Mars is coming out of an extreme ice age, study finds

Image credit: ESA/DLR/FU-Berlin
Image credit: ESA/DLR/FU-Berlin

In a discovery that could shed new light on the past habitability of Mars and provide new insight into how to deal with the climate change problem back here on Earth, a team of researchers found evidence of an ice age recorded in the polar deposits of the Red Planet.

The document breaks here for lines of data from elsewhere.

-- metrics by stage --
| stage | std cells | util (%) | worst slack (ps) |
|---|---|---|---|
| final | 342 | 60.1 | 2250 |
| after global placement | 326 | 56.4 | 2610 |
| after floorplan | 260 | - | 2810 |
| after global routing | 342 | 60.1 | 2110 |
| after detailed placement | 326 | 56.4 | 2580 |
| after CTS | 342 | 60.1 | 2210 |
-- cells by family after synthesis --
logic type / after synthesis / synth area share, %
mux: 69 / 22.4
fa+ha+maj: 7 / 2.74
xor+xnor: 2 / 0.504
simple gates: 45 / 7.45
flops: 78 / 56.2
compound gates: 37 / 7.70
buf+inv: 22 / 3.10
--- src/rtl/saxi_pkg.sv ---
// Shared definitions for the saxi_* 32-bit AXI-stream sample path blocks.
package saxi_pkg;

  localparam int DATA_W = 32;

  localparam logic [DATA_W-1:0] SAT_MAX = 32'h7FFF_FFFF;
  localparam logic [DATA_W-1:0] SAT_MIN = 32'h8000_0000;

  // Block phase of the integrate-and-dump counter
  typedef enum logic {
    PH_ACCUM = 1'b0,
    PH_LAST  = 1'b1
  } phase_e;

  // Accumulator width able to hold the sum of n full-scale signed samples
  function automatic int acc_width(input int n);
    return DATA_W + $clog2(n);
  endfunction

endpackage

--- src/rtl/saxi_sat.sv ---
// Reduces a wide signed block sum to a 32-bit sample.
// Build option SAXI_ID_SAT_EN: defined -> saturate to the signed 32-bit range,
// undefined -> keep the low 32 bits (two's complement wrap-around).
module saxi_sat
  import saxi_pkg::*;
#(
  parameter int IN_W = 34
) (
  input  logic signed [IN_W-1:0]   wide_sum_s,
  output logic        [DATA_W-1:0] result_s
);

`ifdef SAXI_ID_SAT_EN
  logic [IN_W-DATA_W:0] upper_s;

  // Clamp whenever the bits above the 32-bit sign bit disagree with it
  always_comb begin
    upper_s = wide_sum_s[IN_W-1:DATA_W-1];
    if ((&upper_s) || !(|upper_s)) begin
      result_s = wide_sum_s[DATA_W-1:0];
    end else if (wide_sum_s[IN_W-1]) begin
      result_s = SAT_MIN;
    end else begin
      result_s = SAT_MAX;
    end
  end
`else
  logic unused_hi_s;

  // Upper bits are intentionally discarded in the wrap-around build
  always_comb begin
    unused_hi_s = ^wide_sum_s[IN_W-1:DATA_W];
  end

  // Plain truncation to the low 32 bits
  always_comb begin
    result_s = wide_sum_s[DATA_W-1:0];
  end
`endif

endmodule

--- src/rtl/saxi_integrate_dump.sv ---
// Integrate-and-dump decimator: sums each block of N accepted signed samples,
// arithmetic-shifts the sum right by SHIFT and emits one result per block.
// Build option SAXI_ID_SAT_EN selects saturation (defined) or wrap-around
// (undefined) when reducing the scaled sum to 32 bits; handshake is identical.
module saxi_integrate_dump
  import saxi_pkg::*;
#(
  parameter int N     = 4,
  parameter int SHIFT = 2
) (
  input  logic              ACLK,
  input  logic              ARESETn,
  output logic              TREADY_IN,
  input  logic              TVALID_IN,
  input  logic [DATA_W-1:0] TDATA_IN,
  input  logic              TREADY_OUT,
  output logic              TVALID_OUT,
  output logic [DATA_W-1:0] TDATA_OUT
);

  localparam int ACC_W = acc_width(N);
  localparam int CNT_W = $clog2(N);

  localparam logic signed [ACC_W-1:0] ACC_ZERO = {ACC_W{1'b0}};
  localparam logic [CNT_W-1:0] CNT_ZERO = {CNT_W{1'b0}};
  localparam logic [CNT_W-1:0] CNT_ONE  = {{(CNT_W-1){1'b0}}, 1'b1};
  localparam logic [CNT_W-1:0] CNT_LAST = CNT_W'(N-1);

  logic signed [ACC_W-1:0]  acc_r;
  logic signed [ACC_W-1:0]  acc_nxt_s;
  logic signed [ACC_W-1:0]  sample_ext_s;
  logic signed [ACC_W-1:0]  sum_s;
  logic signed [ACC_W-1:0]  shifted_s;
  logic        [CNT_W-1:0]  cnt_r;
  logic        [CNT_W-1:0]  cnt_nxt_s;
  logic                     tvalid_r;
  logic                     tvalid_nxt_s;
  logic        [DATA_W-1:0] tdata_r;
  logic        [DATA_W-1:0] tdata_nxt_s;
  logic        [DATA_W-1:0] dump_val_s;
  phase_e                   phase_s;
  logic                     tready_in_s;
  logic                     accept_s;
  logic                     xfer_s;
  logic                     dump_s;

  // Decode the implicit block phase from the sample count
  always_comb begin
    if (cnt_r == CNT_LAST) begin
      phase_s = PH_LAST;
    end else begin
      phase_s = PH_ACCUM;
    end
  end

  // Handshake: only the block-final sample can stall, and only while a result waits
  always_comb begin
    tready_in_s = !((phase_s == PH_LAST) && tvalid_r && !TREADY_OUT);
    accept_s    = TVALID_IN && tready_in_s;
    xfer_s      = tvalid_r && TREADY_OUT;
    dump_s      = accept_s && (phase_s == PH_LAST);
  end

  // Running sum including the incoming sample, scaled for the dump path
  always_comb begin
    sample_ext_s = {{(ACC_W-DATA_W){TDATA_IN[DATA_W-1]}}, TDATA_IN};
    sum_s        = acc_r + sample_ext_s;
    shifted_s    = sum_s >>> SHIFT;
  end

  saxi_sat #(
    .IN_W (ACC_W)
  ) u_sat (
    .wide_sum_s (shifted_s),
    .result_s   (dump_val_s)
  );

  // Next-state: accumulate or dump; a dump reloads the output even during a transfer
  always_comb begin
    acc_nxt_s    = acc_r;
    cnt_nxt_s    = cnt_r;
    tvalid_nxt_s = tvalid_r;
    tdata_nxt_s  = tdata_r;
    if (accept_s) begin
      case (phase_s)
        PH_ACCUM: begin
          acc_nxt_s = sum_s;
          cnt_nxt_s = cnt_r + CNT_ONE;
        end
        PH_LAST: begin
          acc_nxt_s = ACC_ZERO;
          cnt_nxt_s = CNT_ZERO;
        end
        default: begin
          acc_nxt_s = ACC_ZERO;
          cnt_nxt_s = CNT_ZERO;
        end
      endcase
    end else begin
      acc_nxt_s = acc_r;
      cnt_nxt_s = cnt_r;
    end
    if (dump_s) begin
      tvalid_nxt_s = 1'b1;
      tdata_nxt_s  = dump_val_s;
    end else if (xfer_s) begin
      tvalid_nxt_s = 1'b0;
      tdata_nxt_s  = tdata_r;
    end else begin
      tvalid_nxt_s = tvalid_r;
      tdata_nxt_s  = tdata_r;
    end
  end

  // State registers; reset drops any partial block and pending result
  always_ff @(posedge ACLK) begin
    if (!ARESETn) begin
      acc_r    <= ACC_ZERO;
      cnt_r    <= CNT_ZERO;
      tvalid_r <= 1'b0;
      tdata_r  <= {DATA_W{1'b0}};
    end else begin
      acc_r    <= acc_nxt_s;
      cnt_r    <= cnt_nxt_s;
      tvalid_r <= tvalid_nxt_s;
      tdata_r  <= tdata_nxt_s;
    end
  end

  assign TREADY_IN  = tready_in_s;
  assign TVALID_OUT = tvalid_r;
  assign TDATA_OUT  = tdata_r;

endmodule

--- config.mk ---
export PLATFORM = sky130hd
export DESIGN_NAME = saxi_integrate_dump
export DESIGN_NICKNAME = d
export VERILOG_FILES = /design/src/rtl/saxi_pkg.sv /design/src/rtl/saxi_sat.sv /design/src/rtl/saxi_integrate_dump.sv
export SDC_FILE = /design/constraint.sdc
export NUM_CORES = 1
export LEC_CHECK = 0
export ABC_AREA = 1
export ABC_CLOCK_PERIOD_IN_PS = 2100
export BUFFER_PORTS_ARGS = -buffer_cell sky130_fd_sc_hd__buf_2
export CAP_MARGIN = 10
export CORE_UTILIZATION = 45
export DETAILED_ROUTE_END_ITERATION = 8
export PLACE_DENSITY = 0.68
export RECOVER_POWER = 50
export SYNTH_ARGS = -nofsm -noshare
export SYNTH_HDL_FRONTEND = slang
export SYNTH_SLANG_ARGS = --single-unit
--- constraint.sdc ---
create_clock -name ACLK -period 2.1 [get_ports ACLK]
set_clock_uncertainty 0.05 [all_clocks]
set_input_delay 0.315 -clock ACLK [delete_from_list [all_inputs] [get_ports ACLK]]
set_output_delay 0.315 -clock ACLK [all_outputs]
set_load 0.005 [all_outputs]
Word-level counts from Yosys, hierarchy flattened
Cells that the tools add are included.
Storage, ports and cells
  register bits after elaboration: 69
  input bits: 36
  output and inout bits: 34
  logic and storage cells: 21
Cells by class
  $add $sub $neg: 2
  equality and inequality tests: 1
  mux-type cells: 5
  bitwise gates (word level): 1
  reductions and logical operators: 8
Operator list (number)
  $pmux W34 S2: 1
  $add A34 B32 Y34: 1
  $logic_and A1 B1 Y1: 5
  $pmux W2 S2: 1
  $mux W1: 3
  $add A2 B1 Y2 const B: 1
  $eq A2 B2 Y1 const B: 1
  $logic_not A1 Y1: 2
  $reduce_bool A2 Y1: 1
  $not A1 Y1: 1

Logic depth before layout (Yosys ltp)
Gate-level depths: netlist of the first run.
  depth after elaboration: 8
  depth in mapped cells: 16
  mapped depth without buffers: 16

Modules after synthesis
A second synthesis of the first run with hierarchy kept.
Second synthesis, totals
  cells, all modules: 793
  area, all modules: 5059.9 um^2
Modules (own cells, without submodules)
  saxi_integrate_dump: instances 1, cells each 761, area each 4819.6 um^2, seq. area each 1381.3 um^2
  saxi_sat: instances 1, cells each 32, area each 240.2 um^2, seq. area each 0.0 um^2

Worst setup path before layout of the first run
No wires, ideal clock.
  path type: in2reg
  start: input TDATA_IN[0]
  end: register tdata_r[28], in the netlist TDATA_OUT[28]
  library setup time: 109 ps
  arrival time: 1799 ps
  required time: 1941 ps
  slack: 142 ps
  stages on the path: 14
  path buffers: 0
  cells stage by stage: ha_1 > fa_1 > nand3_1 > nand2_2 > nand3_1 > nand2_1 > nand2_1 > nand2_1 > nand2_1 > nand3_1 > nand2_1 > nand2_1 > nand2_1 > inv_1
On the way
  word-level cells in the longest chain between the ends: 1
RTL lines
  from (decl): line saxi_integrate_dump.sv:15  | input logic [DATA_W-1:0] TDATA_IN,
  $add A34 B32 Y34: line saxi_integrate_dump.sv:67  | sum_s = acc_r + sample_ext_s;
  to (signal assigned): line saxi_integrate_dump.sv:121  | tdata_r <= {DATA_W{1'b0}};
  to (signal assigned): line saxi_integrate_dump.sv:126  | tdata_r <= tdata_nxt_s;
  to (decl): line saxi_integrate_dump.sv:38  | logic [DATA_W-1:0] tdata_r;
Every way passes these cells.
A chain may end at the register's enable or synchronous reset.

Worst setup path in the final report of the first run
  start: register acc_r[6]
  end: register tdata_r[27], in the netlist TDATA_OUT[27]
On the way
  word-level cells in the longest chain between the ends: 1
RTL lines
  from (decl): line saxi_integrate_dump.sv:29  | logic signed [ACC_W-1:0] acc_r;
  from (signal assigned): line saxi_integrate_dump.sv:123  | acc_r <= acc_nxt_s;
  $add A34 B32 Y34: line saxi_integrate_dump.sv:67
Every way passes these cells.

==> impl_results.md, run 1 <==
* Status: complete, no violations
* Final nets at 990
* Period utilization at 95.4%
* Fillers at 1044
* TritonRoute pass-1 iters at 5
* Fin. Hold Viols at 0
* Port Buffer Count at 69
* Max-slew headroom at 69.9%
* Vias per cell at 5.19
* Maximum VDD drop at 0.000425 V
* Routed length per placed instance at 15.0 µm
* Row cnt at 37
* # diodes at 0
* Max-cap violations at 0
* DIE AREA at 0.0113 mm²
* Crit Path Max Fanout at 4
* Worst-Skew Late Latency at 0.37 ns
* Final Cell Area at 0.00641 mm²
* Root buffer cell: clkbuf_8
* Placed Instance Area at 0.00583 mm²
* Worst hold path depth at 4
* Final setup viols at 0
* DRT Wirelength at 15900 µm
* Fmax at 0.499 GHz
* Synth area leader: dfxtp_1
* Synthesized instance count at 792
* Via count at 5491
* Clk buf depth at 2
* Critical Path Source Type: flip-flop
* DRT iter0 DRCs at 408
* Setup crit end kind: flip-flop
* Gr usage total at 28.1%
* Global route overflow at 0
* Number of global-route vias before repair at 5126
* Final WS setup at 0.0957 ns
* Hold path endpoint: TVALID_OUT
* Leakage power at 3.40 nW
* Die X at 106 µm
* Reg clk slew, reported paths at 0.08 ns
* Final Util at 61.2%
* R2R setup slack at 0.1 ns
* Syn_nets at 863
* #FFs+latches synth at 69
* Sink Count at 69
* Largest net degree at the start of global routing at 37
* Post-route DRC at 0
* Chip height at 106 µm
* Post-synth cell types at 31
* Hold Startpoint: TREADY_OUT
* Placer Congestion at 0.909
* Slew Limit Fails at 0
* RR Endpoint: TDATA_OUT[27]
* Clock buffer count from CTS at 9
* Crit path time final at 2.00 ns
* H-tree depth at 3
* RSZ-0062 raised after global routing: yes
* DP HPWL at 11800 µm
* Core area at 0.0105 mm²
* Initial antenna violation count at 0
* Syn Std Cell Area at 0.00491 mm²
* Area growth from synthesis to layout at 30.5%
* Share of cells above drive strength 1 at 25.2%
* CP arrival at 2.28 ns
* Req. time, crit path at 2.37 ns
* Reg2Reg Launch Point: acc_r[6]
* Place WS at -0.143 ns
* Syn avg cell area at 6.20 µm²
* HP Class: primary input to flip-flop
* First-pass GRT wire length at 24700 µm
* Pwr Total at 4.27 mW
* Area contributors post-synth: dfxtp_1 (28%), nand2_1 (20%), inv_1 (8.9%), ha_1 (8.7%), a21oi_1 (7.1%)
* Hold buffer count at CTS at 0
* Initial cell density of the core at 46.9%
* R2r worst-path depth at 14
* Yosys warns at 0
* Cell Pwr Density at 666 mW/mm²
* Number of I/O pins at 70
* Synth top area share at 28.1%
* Kind of critical path: flip-flop to flip-flop
* Sequential area share after synthesis at 28.1%
* CTS tree: yes
* Final ANT Viol Nets at 0
* Slew at the pin closest to its max-slew limit at 0.451 ns
-- where the power goes --
part           total (mW)  internal (mW)  switching (mW)
logic                1.82          0.776            1.05
registers            1.50           1.41          0.0817
clock network       0.948          0.411           0.537
-- layout make-up --
type	instances	area, µm²	area share [%]
clock buffers	11	131	2.05
clock inverters	3	15.0	0.234
inverters	120	450	7.03
multi-input cells	584	3430	53.5
flip-flops and latches	69	1390	21.7
well taps	136	170	2.66
repair buffers	135	825	12.9
-- flip-flops by register name, indices dropped and copies added, names as in the netlist --
| name | flops |
|---|---|
| TVALID_OUT | 1 |
| TDATA_OUT | 32 |
| acc_r | 34 |
| cnt_r | 2 |
-- worst max-delay path by stage --
| stage | slack (ns) | start | endpoint | depth (start not counted) |
|---|---|---|---|---|
| finish | 0.1 | acc_r[6] | TDATA_OUT[27] | 14 |
| global route | -0.04 | acc_r[0] | TDATA_OUT[20] | 15 |
| CTS | 0.003 | acc_r[9] | TDATA_OUT[31] | 14 |
| detailed placement | -0.14 | TDATA_IN[8] | TDATA_OUT[31] | 14 |
| global placement | -0.16 | TDATA_IN[16] | TDATA_OUT[31] | 12 |
| floorplan | 0.14 | TDATA_IN[0] | TDATA_OUT[28] | 14 |
-- synth_stat cells (all sizes together) --
master,number
a21oi,70
o21bai,12
clkbuf,11
dfxtp,69
fa,1
nand4,7
clkinv,1
o21ai,38
nand3,41
xor2,11
buf,8
a211oi,1
or2,1
a21o,4
o211ai,3
o21a,15
ha,34
nand3b,4
nor2,57
inv,119
a31oi,1
xnor2,2
nand2,271
nor3,11
-- layer usage --
metal | part of all wire, % | up-vias | GRT usage [%]
met4 | 1.8 | 0 | 9.78
met1 | 46 | 2521 | 37.7
met3 | 6.3 | 21 | 5.15
li1 | - | 2771 | -
met2 | 46 | 178 | 44.9
met5 | 0 | - | 0
-- worst max-delay path, cell delays in order (launching register included) --
cell	delay [ns]
dfxtp_1	0.37
ha_4	0.23
nand2_1	0.07
nand2_1	0.11
a21oi_2	0.19
buf_4	0.12
nor2_1	0.03
nor2_1	0.12
nand2_2	0.12
nand2_1	0.12
nand2_1	0.06
nand2_1	0.08
nand2_1	0.07
a21o_1	0.15
inv_1	0.04
-- cell usage in the layout, fill, tap and decap left out, types with 13 or more instances in the layout --
cell,instances
nand2_1,245
inv_1,113
buf_4,65
dfxtp_1,63
buf_2,58
a21oi_1,55
nor2_1,47
nand3_1,36
o21ai_0,33
nand2_2,25
ha_4,21
a21oi_2,15
o21a_1,15
clkbuf_1,13
-- cell families after synthesis --
kind of cell / count (synthesis) / synth area share (%)
AOI/OAI and AO/OA: 144 / 16.5
adders and majority gates: 35 / 9.07
buffers and inverters: 139 / 10.9
xor gates and xnor gates: 13 / 2.32
and+or+nand+nor: 392 / 33.1
DFF: 69 / 28.1
-- stage by stage --
| stage | TNS (ns) | hold WS (ns) | cells |
|---|---|---|---|
| floorplan | 0 | 0.393 | 792 |
| global placement | -1.24 | 0.405 | 1043 |
| detailed placement | -1.73 | 0.412 | 1043 |
| CTS | 0 | 0.237 | 1057 |
| global route | -0.220 | 0.296 | 1058 |
| finish | 0 | 0.274 | 1058 |
-- repair_timing --
item	CTS	global route
buffers inserted	0	1
hold endpoints to repair	0	0
setup endpoints to repair	2	44
pin swaps	1	9
resized for setup	5	86
No activity file was read; power rests on OpenSTA's default activity.
==> inputs of run 2 (changes only) <==
- ABC_CLOCK_PERIOD_IN_PS: 2100 -> 1600
- clock period: 2.1 -> 1.6 ns (I/O delays scaled with it)
==> run 2 against run 1 <==
Effect of this change:
- the run now ends with setup timing left
- flip-flop and latch count is the same
- largest power group unchanged
- non-clock buffer count grew 52
- maximum frequency shrank 5.6%
- critical path type unchanged
- sequential power grew 33%
- core utilization grew 22 points
- register-to-register slack lost 0.62 ns
- global-route usage grew 5.6 points
- combinational power grew 130%
- setup slack lost 0.62 ns
- design area grew 36%
- critical path depth shrank 2
- final cell count grew 5.2%
==> impl_results.md, run 2 (synthesis gave the netlist of run 1 again) <==
* Status: finished, violations left
* Failing checks: setup timing
* Clock buffer count from CTS at 9
* R2R setup slack at -0.52 ns
* Placed Instance Area at 0.00645 mm²
* Chip height at 106 µm
* Initial cell density of the core at 46.9%
* Fillers at 621
* Via count at 6353
* Crit path time final at 2.12 ns
* Placer Congestion at 0.928
* RSZ-0062 raised after global routing: yes
* Setup crit end kind: flip-flop
* DIE AREA at 0.0113 mm²
* Initial antenna violation count at 1
* First-pass GRT wire length at 29300 µm
* Slew Limit Fails at 0
* TritonRoute pass-1 iters at 5
* Commonest non-fill, non-tap cell in the layout: nand2_1
* RR Endpoint: TDATA_OUT[18]
* Routed length per placed instance at 19.4 µm
* Worst path cell trace: ha_4, buf_6, nand2_4, inv_1, nand2_4, nor2_2, nand4_1, nand3_1, nand2_2, nand2_2, a21o_1, inv_1
* Number of I/O pins at 70
* DRT Wirelength at 21600 µm
* Flip-flop count of the largest register after layout at 34
* Fmax at 0.471 GHz
* Slowest cell on the critical path: dfxtp_4
* Row cnt at 37
* Vias per cell at 5.71
* Critical Path Source Type: flip-flop
* WP buf/inv at 3
* Req. time, crit path at 1.83 ns
* Final setup viols at 60
* HP Class: primary input to flip-flop
* Biggest register: acc_r
* DRT iter0 DRCs at 597
* Worst hold path depth at 4
* Core area at 0.0105 mm²
* Post-route insts no fill at 1113
* Worst-Skew Late Latency at 0.38 ns
* Largest net degree at the start of global routing at 21
* Crit Path Max Fanout at 5
* Die X at 106 µm
* Hold path endpoint: cnt_r[0]
* DP HPWL at 13000 µm
* Hold Startpoint: TVALID_IN
* CP arrival at 2.35 ns
* Final ANT Viol Nets at 0
* Crit path largest cell delay at 0.37 ns
* CTS tree: yes
* Placed cell count at 1077
* Global route overflow at 0
* Setup tns final at -18.96 ns
* CP top delay family: simple AND/OR/NAND/NOR gates
* Port Buffer Count at 69
* Cell Pwr Density at 908 mW/mm²
* Place WS at -0.455 ns
* Max-slew headroom at 74.4%
* Clk buf depth at 2
* Gr usage total at 33.7%
* Number of global-route vias before repair at 5930
* Post-route DRC at 0
* Reg clk slew, reported paths at 0.09 ns
* Sink Count at 69
* Area growth from synthesis to layout at 77.2%
* Reg2Reg Launch Point: acc_r[16]
* Share of cells above drive strength 1 at 57.5%
* Max-cap violations at 0
* Pwr Total at 7.90 mW
* Final Cell Area at 0.00870 mm²
* Slew at the pin closest to its max-slew limit at 0.380 ns
* Final nets at 1042
* Final WS setup at -0.522 ns
* Fin. Hold Viols at 0
* Root buffer cell: clkbuf_8
* Maximum VDD drop at 0.000717 V
* Kind of critical path: flip-flop to flip-flop
* H-tree depth at 3
* R2r worst-path depth at 12
* Most frequent cells in the layout: nand2_1 (144), inv_1 (98), buf_4 (87)
* Leakage power at 4.38 nW
* Period utilization at 133%
-- run 2: stage by stage --
step	util, %	hold slack (ns)
4_1_cts	74.7	0.161
3_5_place_dp	61.7	0.409
3_3_place_gp	61.7	0.407
5_1_grt	83.1	0.190
6_report	83.1	0.155
2_1_floorplan	-	0.393
-- run 2: where the power goes --
| group | total [mW] | switching [mW] | internal (mW) |
|---|---|---|---|
| combinational | 4.15 | 2.38 | 1.76 |
| sequential | 2.00 | 0.131 | 1.87 |
| clock | 1.75 | 0.850 | 0.903 |
| total | 7.90 | 3.36 | 4.54 |
-- run 2: worst register-to-register path: stages (launching register included) --
cell	delay, ns
dfxtp_4	0.37
ha_4	0.31
buf_6	0.12
nand2_4	0.05
inv_1	0.14
nand2_4	0.11
nor2_2	0.14
nand4_1	0.20
nand3_1	0.19
nand2_2	0.09
nand2_2	0.09
a21o_1	0.12
inv_1	0.03
-- run 2: worst max path at each step --
stage	from	to	slack, ns	depth (start not counted)
after CTS	acc_r[0]	TDATA_OUT[30]	-0.31	14
after detailed placement	TDATA_IN[0]	TDATA_OUT[26]	-0.45	15
after global routing	acc_r[7]	TDATA_OUT[14]	-0.50	12
after global placement	TDATA_IN[0]	TDATA_OUT[26]	-0.43	15
final	acc_r[16]	TDATA_OUT[18]	-0.52	12
after floorplan	acc_r[0]	TDATA_OUT[20]	-0.21	14
-- run 2: routing by layer --
layer  wire length, µm  up-vias  track usage, %  share of wire (%)
met2             10100      324            54.9                 47
met1              8950     3087            44.2                 41
li1                  -     2869               -                  -
met4               858        0            12.4                4.0
met5                 0        -               0                  0
met3              1640       73            6.50                7.6
-- run 2: cell type report --
class,count,area (µm²),area share (%)
clock inverters,7,105,1.21
repair buffers,187,1390,16.0
flip-flops and latches,69,1420,16.3
well taps,136,170,1.96
inverters,120,470,5.41
clock buffers,9,124,1.42
multi-input cells,584,5010,57.6
diodes,1,2.50,0.0288
-- run 2: what timing repair did --
item / in CTS / in global routing
resized for setup: 269 / 200
pin swaps: 105 / 134
hold buffers: 0 / 0
setup endpoints to repair: 60 / 65
buffers inserted: 11 / 14
### config.mk
export PLATFORM = sky130hd
export DESIGN_NAME = step_clock_controller
export DESIGN_NICKNAME = d
export VERILOG_FILES = /design/src/rtl/step_clock_controller.sv
export SDC_FILE = /design/constraint.sdc
export NUM_CORES = 1
export LEC_CHECK = 0
export CAP_MARGIN = 10
export CORE_MARGIN = 4
export CORE_UTILIZATION = 39
export CTS_CLUSTER_SIZE = 25
export DETAILED_ROUTE_END_ITERATION = 10
export GPL_TIMING_DRIVEN = 0
export HOLD_SLACK_MARGIN = 0.06
export SLEW_MARGIN = 0
export SYNTH_ARGS = -nofsm -noshare
export SYNTH_HDL_FRONTEND = slang
export SYNTH_SLANG_ARGS = --single-unit
### constraint.sdc
create_clock -name clk -period 2.1 [get_ports clk]
set_input_delay 0.315 -clock clk [delete_from_list [all_inputs] [get_ports clk]]
set_output_delay 0.315 -clock clk [all_outputs]
set_load 0.02 [all_outputs]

Writing in Friday’s edition of the journal Science, Dr. Isaac Smith, a postdoctoral researcher at the Southwest Research Institute (SwRI) in San Antonio, and his colleagues explained they analyzed radar data collected using the NASA Mars Reconnaissance Orbiter and found layered ice deposits around the planet’s north pole similar to those responsible for ice ages on Earth.
“Because the climate on Mars fluctuates with larger swings in axial tilt, and ice will distribute differently for each swing, Mars would look substantially different in the past than it does now,” explained Dr. Smith, who worked on the study alongside scientists from the University of Texas Institute for Geophysics and the McDonnell Center for the Space Sciences at Washington University in St. Louis. “Furthermore, because Mars has no oceans at present, it represents a simplified ‘laboratory’ for understanding climate science on Earth.”